Lenin first confronts the so-called economist trend in Russian social democracy that followed the line of the German Marxist Eduard Bernstein. Lenin labels Bernstein's position opportunistic, a point proven (in Lenin's estimation) when French socialist Alexandre Millerand accepted a cabinet post in his country's bourgeois government. In response to the economists' demand for freedom of criticism, Lenin asserts that orthodox Marxists must have the same right to criticize. He emphasizes that in fighting the bourgeoisie, Russian revolutionaries should pay particular attention to theoretical questions, recalling Friedrich Engels' statement that in the struggle for social democracy, the theoretical form of struggle was as important as the political and economic.

Lenin explains that workers will not automatically develop class consciousness as a result of economic conflicts with their employers or through actions like spontaneous strikes and demonstrations. Instead, professional revolutionaries need to form a political party to advocate Marxist ideas and persuade workers to join the movement for change. He writes that political understanding requires understanding the entirety of society, not just what happens in the workplace:Class political consciousness can be brought to the workers only from without; that is, only from outside the economic struggle, from outside the sphere of relations between workers and employers. The sphere from which alone it is possible to obtain this knowledge is the sphere of relationships (of all classes and strata) to the state and the government, the sphere of the interrelations between all classes.
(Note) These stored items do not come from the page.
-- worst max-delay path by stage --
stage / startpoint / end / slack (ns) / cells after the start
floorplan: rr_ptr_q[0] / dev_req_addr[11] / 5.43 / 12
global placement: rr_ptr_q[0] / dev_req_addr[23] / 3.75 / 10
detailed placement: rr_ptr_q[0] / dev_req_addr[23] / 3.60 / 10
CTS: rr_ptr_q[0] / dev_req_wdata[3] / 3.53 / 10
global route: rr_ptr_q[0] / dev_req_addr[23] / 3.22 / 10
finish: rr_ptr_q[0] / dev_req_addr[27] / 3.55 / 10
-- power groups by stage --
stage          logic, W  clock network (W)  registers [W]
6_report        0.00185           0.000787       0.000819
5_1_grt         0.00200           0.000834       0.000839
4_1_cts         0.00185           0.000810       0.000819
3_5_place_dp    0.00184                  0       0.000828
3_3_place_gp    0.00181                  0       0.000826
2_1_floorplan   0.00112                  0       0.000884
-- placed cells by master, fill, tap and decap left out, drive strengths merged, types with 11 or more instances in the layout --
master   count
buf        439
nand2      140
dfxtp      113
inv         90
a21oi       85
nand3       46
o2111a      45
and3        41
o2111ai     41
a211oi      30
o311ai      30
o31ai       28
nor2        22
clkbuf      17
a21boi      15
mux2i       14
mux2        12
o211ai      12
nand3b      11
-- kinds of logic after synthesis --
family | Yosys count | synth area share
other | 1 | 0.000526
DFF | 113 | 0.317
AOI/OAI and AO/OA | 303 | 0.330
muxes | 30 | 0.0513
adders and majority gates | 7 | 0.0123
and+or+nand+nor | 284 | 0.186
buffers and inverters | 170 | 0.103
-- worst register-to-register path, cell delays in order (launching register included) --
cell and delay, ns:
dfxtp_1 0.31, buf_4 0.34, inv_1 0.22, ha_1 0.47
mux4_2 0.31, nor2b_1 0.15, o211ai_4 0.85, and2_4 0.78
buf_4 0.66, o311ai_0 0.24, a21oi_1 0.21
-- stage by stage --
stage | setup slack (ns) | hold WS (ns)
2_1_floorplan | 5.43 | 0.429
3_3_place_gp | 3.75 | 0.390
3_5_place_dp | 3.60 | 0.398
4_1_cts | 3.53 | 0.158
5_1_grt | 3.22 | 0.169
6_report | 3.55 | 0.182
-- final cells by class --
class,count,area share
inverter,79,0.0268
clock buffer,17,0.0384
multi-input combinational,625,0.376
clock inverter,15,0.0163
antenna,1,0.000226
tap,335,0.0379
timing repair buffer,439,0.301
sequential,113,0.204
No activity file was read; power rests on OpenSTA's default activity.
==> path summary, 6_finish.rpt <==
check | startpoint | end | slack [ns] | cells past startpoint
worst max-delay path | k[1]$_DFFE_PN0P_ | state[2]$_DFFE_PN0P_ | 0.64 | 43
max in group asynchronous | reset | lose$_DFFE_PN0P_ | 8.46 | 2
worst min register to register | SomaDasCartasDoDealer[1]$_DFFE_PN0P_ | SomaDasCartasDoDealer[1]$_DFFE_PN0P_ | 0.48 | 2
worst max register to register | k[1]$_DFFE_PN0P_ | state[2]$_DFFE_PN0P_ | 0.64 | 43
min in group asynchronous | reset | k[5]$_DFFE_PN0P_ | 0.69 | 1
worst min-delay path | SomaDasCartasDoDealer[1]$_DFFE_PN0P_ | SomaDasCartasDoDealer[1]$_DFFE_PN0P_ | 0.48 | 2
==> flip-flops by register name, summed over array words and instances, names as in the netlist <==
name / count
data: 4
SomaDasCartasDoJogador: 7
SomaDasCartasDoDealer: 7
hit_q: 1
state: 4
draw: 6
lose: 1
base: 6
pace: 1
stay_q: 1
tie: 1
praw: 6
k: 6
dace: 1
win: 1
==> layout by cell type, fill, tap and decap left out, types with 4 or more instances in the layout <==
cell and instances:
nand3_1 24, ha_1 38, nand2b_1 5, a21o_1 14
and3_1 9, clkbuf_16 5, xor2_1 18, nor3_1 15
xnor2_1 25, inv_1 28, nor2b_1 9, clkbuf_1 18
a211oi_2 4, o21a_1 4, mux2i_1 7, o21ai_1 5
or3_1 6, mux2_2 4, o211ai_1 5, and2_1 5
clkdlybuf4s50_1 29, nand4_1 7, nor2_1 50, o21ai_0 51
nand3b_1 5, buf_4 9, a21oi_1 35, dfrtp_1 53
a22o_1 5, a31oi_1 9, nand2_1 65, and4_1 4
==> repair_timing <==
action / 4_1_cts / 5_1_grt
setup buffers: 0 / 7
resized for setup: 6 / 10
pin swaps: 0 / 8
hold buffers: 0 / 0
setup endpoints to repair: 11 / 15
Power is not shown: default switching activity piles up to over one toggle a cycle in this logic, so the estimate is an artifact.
Reflecting on the wave of strikes in late 19th century Russia, Lenin observes that "the history of all countries shows that the working class, exclusively by its own efforts, is able to develop only trade union consciousness"; that is, the conviction that it must combine into unions, petition the government for pro-labor legislation, etc. However, socialist theory in Russia, and elsewhere in Europe, was the product of the "educated representatives of the propertied classes", the intellectuals or "revolutionary socialist intelligentsia". Lenin states that Marx and Engels themselves, the founders of modern scientific socialism, belonged to this bourgeois intelligentsia.

==Legacy==
The ideas expressed in What Is to Be Done?, especially regarding the "Concept of The Party" and the need for a core of professional revolutionaries, stirred controversy and contributed to the Bolshevik-Menshevik split in 1903 at the Second Congress of the RSDLP. In a preface to his collection Twelve Years, published in 1907, Lenin said his arguments in What Is to Be Done? were exaggerated and distorted by the Mensheviks; that the pamphlet was "a summary of Iskra tactics and Iskra organisational policy in 1901 and 1902. Precisely a 'summary', no more and no less"; and that it was part of the struggle against "the then dominant trend of Economism".

Hal Draper wrote in 1990 that "Leninologists" in the Kremlin later treated What Is to Be Done? like it was Lenin's last word on revolutionary organizing, when it was merely an early formulation by him on how a small group of Russian social democrats could begin to build an effective movement, and how vital it was to not focus solely on the economic dimensions of the working-class struggle. Draper also noted that people misread Lenin's views in WITBD on spontaneity vs. conscious organization:
No one in the movement, certainly not Lenin, had any doubts about the important and positive role played by "spontaneity" – spontaneous revolts, struggles, etc.... What Lenin argued against in WITBD and elsewhere was the glorification of spontaneity for its own sake; for what this glorification meant in actuality was a decrying of conscious organizational activity or party work or leadership.... The claim that Lenin was hostile to "spontaneous" struggles verges on nonsense. Whenever a Leninologist purports to quote Lenin on this subject, what he really quotes are Lenin's arguments against relying only on spontaneity to usher in socialism by some millennial date.